Marquette University computer engineering professor Andrew Williams instructs girls using the Choreographe visual programming environment to program a Nao humanoid robot.

Credit: John C. Williams, Humanoid Engineering & Intelligent Robotics Lab, Marquette University

A group of eighth-grade girls participating in the U.S. National Science Foundation's Co-Robots for CompuGirls event programmed a pair of two-foot humanoid robot avatars to help with the process of interviewing for a science, technology, engineering, and math position. The robots could converse, but the "interviewer" could not see the "applicant."

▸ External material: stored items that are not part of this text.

[src/flat_wrapper.sv]
// flat-port wrapper written by rule: the top's interface ports become plain ports
module double_ended_queue_core_flat 
#(
    parameter int DEPTH       = deq_pkg::DEPTH_DEF,
    parameter int VALUE_WIDTH = deq_pkg::VALUE_WIDTH_DEF
)
  (i_clk, i_rst_n, i_cmd_valid, i_cmd_command, i_cmd_push_value, i_cmd_ready, o_res_valid, o_res_pop_value, o_res_status, o_res_is_empty, o_res_ready);
  deq_cmd_if i_cmd_i ();
  deq_res_if o_res_i ();
  input  logic i_clk;
  input  logic i_rst_n;
  input wire logic [$bits(i_cmd_i.valid)-1:0] i_cmd_valid;
  input wire logic [$bits(i_cmd_i.command)-1:0] i_cmd_command;
  input wire logic [$bits(i_cmd_i.push_value)-1:0] i_cmd_push_value;
  output wire logic [$bits(i_cmd_i.ready)-1:0] i_cmd_ready;
  output wire logic [$bits(o_res_i.valid)-1:0] o_res_valid;
  output wire logic [$bits(o_res_i.pop_value)-1:0] o_res_pop_value;
  output wire logic [$bits(o_res_i.status)-1:0] o_res_status;
  output wire logic [$bits(o_res_i.is_empty)-1:0] o_res_is_empty;
  input wire logic [$bits(o_res_i.ready)-1:0] o_res_ready;
  assign i_cmd_i.valid = i_cmd_valid;
  assign i_cmd_i.command = i_cmd_command;
  assign i_cmd_i.push_value = i_cmd_push_value;
  assign i_cmd_ready = i_cmd_i.ready;
  assign o_res_valid = o_res_i.valid;
  assign o_res_pop_value = o_res_i.pop_value;
  assign o_res_status = o_res_i.status;
  assign o_res_is_empty = o_res_i.is_empty;
  assign o_res_i.ready = o_res_ready;
  double_ended_queue_core #(.DEPTH(DEPTH), .VALUE_WIDTH(VALUE_WIDTH)) u_core (.i_clk(i_clk), .i_rst_n(i_rst_n), .i_cmd(i_cmd_i), .o_res(o_res_i));
endmodule
<file path="src/design/wva_pkg.sv">
// ----------------------------------------------------------------------------
// wva_pkg
// Shared types and constants for the windowed vector averager.
// ----------------------------------------------------------------------------
package wva_pkg;

	localparam int unsigned CAPACITY = 16;
	localparam int unsigned IDX_W    = $clog2(CAPACITY);
	localparam int unsigned CNT_W    = $clog2(CAPACITY + 1);
	localparam int unsigned SMP_W    = 32;
	localparam int unsigned AGE_W    = 24;
	localparam int unsigned EL_W     = 20;
	localparam int unsigned SUM_W    = SMP_W + CNT_W;

	// register indexes
	localparam logic [1:0] REG_MODE   = 2'd0;
	localparam logic [1:0] REG_LIMIT  = 2'd1;
	localparam logic [1:0] REG_WINDOW = 2'd2;

	// smoothing modes
	localparam logic [1:0] MODE_PLAIN = 2'd0;
	localparam logic [1:0] MODE_TIME  = 2'd1;
	localparam logic [1:0] MODE_COUNT = 2'd2;

	localparam logic [1:0]  MODE_RST   = MODE_PLAIN;
	localparam logic [23:0] LIMIT_RST  = 24'd100000;
	localparam logic [7:0]  WINDOW_RST = 8'd3;

	typedef struct packed {
		logic signed [SMP_W-1:0] x;
		logic signed [SMP_W-1:0] y;
		logic signed [SMP_W-1:0] z;
		logic [EL_W-1:0]         elapsed;
	} item_t;

	typedef struct packed {
		logic [1:0]       mode;
		logic [AGE_W-1:0] limit;
		logic [7:0]       window;
	} cfg_t;

endpackage

</file>
<file path="src/design/wva_front.sv">
// ----------------------------------------------------------------------------
// wva_front
// Input side: accepts items into a two-entry queue for the back end.
// ----------------------------------------------------------------------------
module wva_front (
	input  logic           clk,
	input  logic           arst_n,
	input  logic           in_valid,
	output logic           in_ready,
	input  wva_pkg::item_t in_item,
	output logic           q_valid,
	output wva_pkg::item_t q_item,
	input  logic           q_pop
);

	wva_pkg::item_t buf_q [2];
	logic           wr_ptr_q;
	logic           rd_ptr_q;
	logic [1:0]     count_q;
	logic           push;
	logic           pop;

	assign in_ready = (count_q != 2'd2);
	assign q_valid  = (count_q != 2'd0);
	assign q_item   = buf_q[rd_ptr_q];
	assign push     = in_valid && in_ready;
	assign pop      = q_pop && q_valid;

	// queue storage
	always_ff @(posedge clk) begin
		if (push) begin
			buf_q[wr_ptr_q] <= in_item;
		end
	end

	// queue pointers and count
	always_ff @(posedge clk or negedge arst_n) begin
		if (!arst_n) begin
			wr_ptr_q <= 1'b0;
			rd_ptr_q <= 1'b0;
			count_q  <= 2'd0;
		end else begin
			if (push) begin
				wr_ptr_q <= ~wr_ptr_q;
			end
			if (pop) begin
				rd_ptr_q <= ~rd_ptr_q;
			end
			if (push && !pop) begin
				count_q <= count_q + 2'd1;
			end else if (pop && !push) begin
				count_q <= count_q - 2'd1;
			end
		end
	end

endmodule

</file>
<file path="src/design/wva_back.sv">
// ----------------------------------------------------------------------------
// wva_back
// Sequencer: ages and purges the sample store in time mode, trims the
// window, inserts the sample, sums, divides serially and holds the result.
// ----------------------------------------------------------------------------
module wva_back (
	input  logic                         clk,
	input  logic                         arst_n,
	input  wva_pkg::cfg_t                cfg,
	input  logic                         q_valid,
	input  wva_pkg::item_t               q_item,
	output logic                         q_pop,
	output logic                         out_valid,
	input  logic                         out_ready,
	output logic signed [31:0]           mean_x,
	output logic signed [31:0]           mean_y,
	output logic signed [31:0]           mean_z,
	output logic [4:0]                   used_count
);

	localparam int unsigned IW = wva_pkg::IDX_W;
	localparam int unsigned CW = wva_pkg::CNT_W;
	localparam int unsigned SW = wva_pkg::SUM_W;
	localparam int unsigned AW = wva_pkg::AGE_W;
	localparam int unsigned DCW = $clog2(SW + 1);

	localparam logic [2:0] S_IDLE = 3'd0;
	localparam logic [2:0] S_AGE  = 3'd1;
	localparam logic [2:0] S_FIT  = 3'd2;
	localparam logic [2:0] S_WR   = 3'd3;
	localparam logic [2:0] S_SUM  = 3'd4;
	localparam logic [2:0] S_DIV  = 3'd5;
	localparam logic [2:0] S_OUT  = 3'd6;

	// sample store
	logic signed [31:0] st_x_q [wva_pkg::CAPACITY];
	logic signed [31:0] st_y_q [wva_pkg::CAPACITY];
	logic signed [31:0] st_z_q [wva_pkg::CAPACITY];
	logic [AW-1:0]      st_age_q [wva_pkg::CAPACITY];

	logic [2:0]         state_q;
	wva_pkg::item_t     item_q;
	logic [CW-1:0]      fill_q;
	logic [IW-1:0]      oldest_q;
	logic [CW-1:0]      k_q;
	logic [CW-1:0]      purge_q;
	logic signed [SW-1:0] sum_q [3];
	logic [SW-1:0]      mag_q [3];
	logic [CW-1:0]      rem_q [3];
	logic               neg_q [3];
	logic [DCW-1:0]     dcnt_q;
	logic               out_valid_q;
	logic signed [31:0] mean_q [3];

	logic [IW-1:0]      slot;
	logic [AW:0]        age_sum;
	logic [AW-1:0]      age_new;
	logic               age_wr;
	logic [8:0]         win;
	logic [CW-1:0]      win_c;
	logic [CW-1:0]      drop_n;
	logic               st_wr;
	logic [IW-1:0]      wr_slot;
	logic [CW:0]        trial [3];
	logic               load_out;
	logic signed [SW-1:0] q_signed [3];

	assign slot    = oldest_q + k_q[IW-1:0];
	assign age_sum = {1'b0, st_age_q[slot]} + (AW+1)'(item_q.elapsed);
	assign age_new = age_sum[AW] ? {AW{1'b1}} : age_sum[AW-1:0];
	assign age_wr  = (state_q == S_AGE) && (k_q != fill_q);
	assign st_wr   = (state_q == S_WR);
	assign wr_slot = oldest_q + fill_q[IW-1:0];
	assign q_pop   = (state_q == S_IDLE) && q_valid;
	assign load_out = (state_q == S_OUT) && (!out_valid_q || out_ready);

	// window size for the current mode
	always_comb begin
		win = 9'd2;
		case (cfg.mode)
			wva_pkg::MODE_TIME: begin
				win = 9'(wva_pkg::CAPACITY);
			end
			wva_pkg::MODE_COUNT: begin
				win = {1'b0, cfg.window} + 9'd1;
				if (win < 9'd2) begin
					win = 9'd2;
				end
				if (win > 9'(wva_pkg::CAPACITY)) begin
					win = 9'(wva_pkg::CAPACITY);
				end
			end
			default: begin
				win = 9'd2;
			end
		endcase
		win_c  = win[CW-1:0];
		drop_n = fill_q - win_c + CW'(1);
	end

	// one restoring division step per axis
	always_comb begin
		for (int i = 0; i < 3; i++) begin
			trial[i]    = {rem_q[i], mag_q[i][SW-1]};
			q_signed[i] = neg_q[i] ? -$signed(mag_q[i]) : $signed(mag_q[i]);
		end
	end

	// store writes
	always_ff @(posedge clk) begin
		if (age_wr) begin
			st_age_q[slot] <= age_new;
		end
		if (st_wr) begin
			st_x_q[wr_slot]   <= item_q.x;
			st_y_q[wr_slot]   <= item_q.y;
			st_z_q[wr_slot]   <= item_q.z;
			st_age_q[wr_slot] <= '0;
		end
	end

	// datapath registers
	always_ff @(posedge clk) begin
		if (q_pop) begin
			item_q <= q_item;
		end
		case (state_q)
			S_WR: begin
				for (int i = 0; i < 3; i++) begin
					sum_q[i] <= '0;
				end
			end
			S_SUM: begin
				if (k_q != fill_q) begin
					sum_q[0] <= sum_q[0] + SW'(st_x_q[slot]);
					sum_q[1] <= sum_q[1] + SW'(st_y_q[slot]);
					sum_q[2] <= sum_q[2] + SW'(st_z_q[slot]);
				end else begin
					for (int i = 0; i < 3; i++) begin
						neg_q[i] <= sum_q[i][SW-1];
						mag_q[i] <= sum_q[i][SW-1] ? SW'(-sum_q[i]) : SW'(sum_q[i]);
						rem_q[i] <= '0;
					end
				end
			end
			S_DIV: begin
				if (dcnt_q != DCW'(SW)) begin
					for (int i = 0; i < 3; i++) begin
						if (trial[i] >= {1'b0, fill_q}) begin
							rem_q[i] <= CW'(trial[i] - {1'b0, fill_q});
							mag_q[i] <= {mag_q[i][SW-2:0], 1'b1};
						end else begin
							rem_q[i] <= trial[i][CW-1:0];
							mag_q[i] <= {mag_q[i][SW-2:0], 1'b0};
						end
					end
				end
			end
			default: begin
			end
		endcase
		if (load_out) begin
			for (int i = 0; i < 3; i++) begin
				mean_q[i] <= q_signed[i][31:0];
			end
			used_count <= 5'(fill_q);
		end
	end

	// control sequencer
	always_ff @(posedge clk or negedge arst_n) begin
		if (!arst_n) begin
			state_q     <= S_IDLE;
			fill_q      <= '0;
			oldest_q    <= '0;
			k_q         <= '0;
			purge_q     <= '0;
			dcnt_q      <= '0;
			out_valid_q <= 1'b0;
		end else begin
			if (out_valid_q && out_ready && !load_out) begin
				out_valid_q <= 1'b0;
			end
			case (state_q)
				S_IDLE: begin
					if (q_valid) begin
						k_q     <= '0;
						purge_q <= '0;
						state_q <= (cfg.mode == wva_pkg::MODE_TIME) ? S_AGE : S_FIT;
					end
				end
				S_AGE: begin
					if (k_q != fill_q) begin
						k_q <= k_q + CW'(1);
						if (age_new >= cfg.limit) begin
							purge_q <= purge_q + CW'(1);
						end
					end else begin
						fill_q   <= fill_q - purge_q;
						oldest_q <= oldest_q + purge_q[IW-1:0];
						state_q  <= S_FIT;
					end
				end
				S_FIT: begin
					if (fill_q >= win_c) begin
						oldest_q <= oldest_q + drop_n[IW-1:0];
						fill_q   <= win_c - CW'(1);
					end
					state_q <= S_WR;
				end
				S_WR: begin
					fill_q  <= fill_q + CW'(1);
					k_q     <= '0;
					state_q <= S_SUM;
				end
				S_SUM: begin
					if (k_q != fill_q) begin
						k_q <= k_q + CW'(1);
					end else begin
						dcnt_q  <= '0;
						state_q <= S_DIV;
					end
				end
				S_DIV: begin
					if (dcnt_q != DCW'(SW)) begin
						dcnt_q <= dcnt_q + DCW'(1);
					end else begin
						state_q <= S_OUT;
					end
				end
				S_OUT: begin
					if (load_out) begin
						out_valid_q <= 1'b1;
						state_q     <= S_IDLE;
					end
				end
				default: begin
					state_q <= S_IDLE;
				end
			endcase
		end
	end

	assign out_valid = out_valid_q;
	assign mean_x    = mean_q[0];
	assign mean_y    = mean_q[1];
	assign mean_z    = mean_q[2];

endmodule

</file>
<file path="src/design/windowed_vector_averager.sv">
// ----------------------------------------------------------------------------
// windowed_vector_averager
// Moving average of three-axis samples over a plain, time or count window.
// ----------------------------------------------------------------------------
// Input items (sample_x/y/z, elapsed_us) arrive on in_valid/in_ready and land
// in a two-entry queue, so the sender is held off only when that queue fills.
// Each item gives one result (mean_x/y/z, used_count) on out_valid/out_ready.
// The back end handles one item at a time: it takes the item, in time mode
// walks the ages of the samples already stored, trims the window and
// inserts the item, sums the samples kept (their number is used_count, at
// most 16), divides bit-serially by the count and loads the output register.
// Most of the time per item goes to the store walk and the serial divider.
// A result waits in the output register while out_ready is low; the back end
// goes on with the next item and stalls only when its next result is ready to
// load while the old one still waits, and the input queue keeps taking items
// until it is full. Reset empties the window and the queue and sets the
// registers to plain mode, age limit 100000 us and window setting 3. Registers
// sit at byte addresses 0 (mode), 4 (age limit) and 8 (window setting).
// ----------------------------------------------------------------------------
module windowed_vector_averager (
	input  logic               clk,
	input  logic               arst_n,
	input  logic               psel,
	input  logic               penable,
	input  logic               pwrite,
	input  logic [3:0]         paddr,
	input  logic [31:0]        pwdata,
	output logic [31:0]        prdata,
	output logic               pready,
	input  logic               in_valid,
	output logic               in_ready,
	input  logic signed [31:0] sample_x,
	input  logic signed [31:0] sample_y,
	input  logic signed [31:0] sample_z,
	input  logic [19:0]        elapsed_us,
	output logic               out_valid,
	input  logic               out_ready,
	output logic signed [31:0] mean_x,
	output logic signed [31:0] mean_y,
	output logic signed [31:0] mean_z,
	output logic [4:0]         used_count
);

	wva_pkg::cfg_t  cfg_q;
	wva_pkg::item_t in_item;
	wva_pkg::item_t q_item;
	logic           q_valid;
	logic           q_pop;
	logic           wr_en;

	assign pready = 1'b1;
	assign wr_en  = psel && penable && pwrite;

	// configuration registers
	always_ff @(posedge clk or negedge arst_n) begin
		if (!arst_n) begin
			cfg_q.mode   <= wva_pkg::MODE_RST;
			cfg_q.limit  <= wva_pkg::LIMIT_RST;
			cfg_q.window <= wva_pkg::WINDOW_RST;
		end else if (wr_en) begin
			case (paddr[3:2])
				wva_pkg::REG_MODE:   cfg_q.mode   <= pwdata[1:0];
				wva_pkg::REG_LIMIT:  cfg_q.limit  <= pwdata[23:0];
				wva_pkg::REG_WINDOW: cfg_q.window <= pwdata[7:0];
				default: begin
				end
			endcase
		end
	end

	// register read back
	always_comb begin
		case (paddr[3:2])
			wva_pkg::REG_MODE:   prdata = {30'd0, cfg_q.mode};
			wva_pkg::REG_LIMIT:  prdata = {8'd0, cfg_q.limit};
			wva_pkg::REG_WINDOW: prdata = {24'd0, cfg_q.window};
			default:             prdata = 32'd0;
		endcase
	end

	assign in_item.x       = sample_x;
	assign in_item.y       = sample_y;
	assign in_item.z       = sample_z;
	assign in_item.elapsed = elapsed_us;

	wva_front u_front (
		.clk      (clk),
		.arst_n   (arst_n),
		.in_valid (in_valid),
		.in_ready (in_ready),
		.in_item  (in_item),
		.q_valid  (q_valid),
		.q_item   (q_item),
		.q_pop    (q_pop)
	);

	wva_back u_back (
		.clk        (clk),
		.arst_n     (arst_n),
		.cfg        (cfg_q),
		.q_valid    (q_valid),
		.q_item     (q_item),
		.q_pop      (q_pop),
		.out_valid  (out_valid),
		.out_ready  (out_ready),
		.mean_x     (mean_x),
		.mean_y     (mean_y),
		.mean_z     (mean_z),
		.used_count (used_count)
	);

endmodule

</file>
File: src/hw/rtl/kpc_out_fifo.sv
`timescale 1ns / 1ps
// ----------------------------------------------------------------------------
// kpc_out_fifo
// Small result queue between the counter pipeline and the output channel.
// ----------------------------------------------------------------------------
module kpc_out_fifo (
	input  logic                          clk,
	input  logic                          arst_n,
	input  kpc_pkg::mem_rsp_t             push,
	input  logic                          pop_ready,
	output logic                          pop_valid,
	output logic [kpc_pkg::CNT_W-1:0]     pop_total,
	output logic [kpc_pkg::CNT_W-1:0]     pop_pos_count,
	output logic [kpc_pkg::FIFO_CW-1:0]   count
);
	import kpc_pkg::*;

	mem_rsp_t             ent_q [FIFO_DEPTH];
	logic [FIFO_PW-1:0]   wr_ptr_q;
	logic [FIFO_PW-1:0]   rd_ptr_q;
	logic [FIFO_CW-1:0]   cnt_q;
	logic                 do_pop;

	function automatic logic [FIFO_PW-1:0] ptr_next(input logic [FIFO_PW-1:0] p);
		ptr_next = (p == FIFO_PW'(FIFO_DEPTH - 1)) ? '0 : p + FIFO_PW'(1);
	endfunction

	assign do_pop = pop_valid && pop_ready;

	always_ff @(posedge clk or negedge arst_n) begin
		if (!arst_n) begin
			wr_ptr_q <= '0;
			rd_ptr_q <= '0;
			cnt_q    <= '0;
		end else begin
			if (push.valid) begin
				wr_ptr_q <= ptr_next(wr_ptr_q);
			end
			if (do_pop) begin
				rd_ptr_q <= ptr_next(rd_ptr_q);
			end
			if (push.valid && !do_pop) begin
				cnt_q <= cnt_q + FIFO_CW'(1);
			end else if (!push.valid && do_pop) begin
				cnt_q <= cnt_q - FIFO_CW'(1);
			end
		end
	end

	always_ff @(posedge clk) begin
		if (push.valid) begin
			ent_q[wr_ptr_q] <= push;
		end
	end

	assign pop_valid     = cnt_q != '0;
	assign pop_total     = ent_q[rd_ptr_q].total;
	assign pop_pos_count = ent_q[rd_ptr_q].pos_count;
	assign count         = cnt_q;

endmodule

The program wants students to consider not just the programming that goes into robots, but also the potential social benefits that researchers could achieve with intelligent machines that work cooperatively with people. Co-Robots for CompuGirls also aims to increase the representation of girls in robotics education.

The program, led by Marquette University professor Andrew Williams and Arizona State University social scientist Kimberly Scott, enables researchers to bring culturally responsive humanoid robotics education to underrepresented girls.

"In our educational system, a lot of the time girls don't see themselves becoming engineers or computer scientists or working with robotics," Williams says.

She notes Co-Robots for CompuGirls seeks to develop a curriculum schools could put into widespread use, helping middle-school-aged girls envision themselves using technology. "Underrepresented groups and women need to be able to see themselves as potential creators of technology, not just users, and see themselves as using technology to positively affect society," Williams says.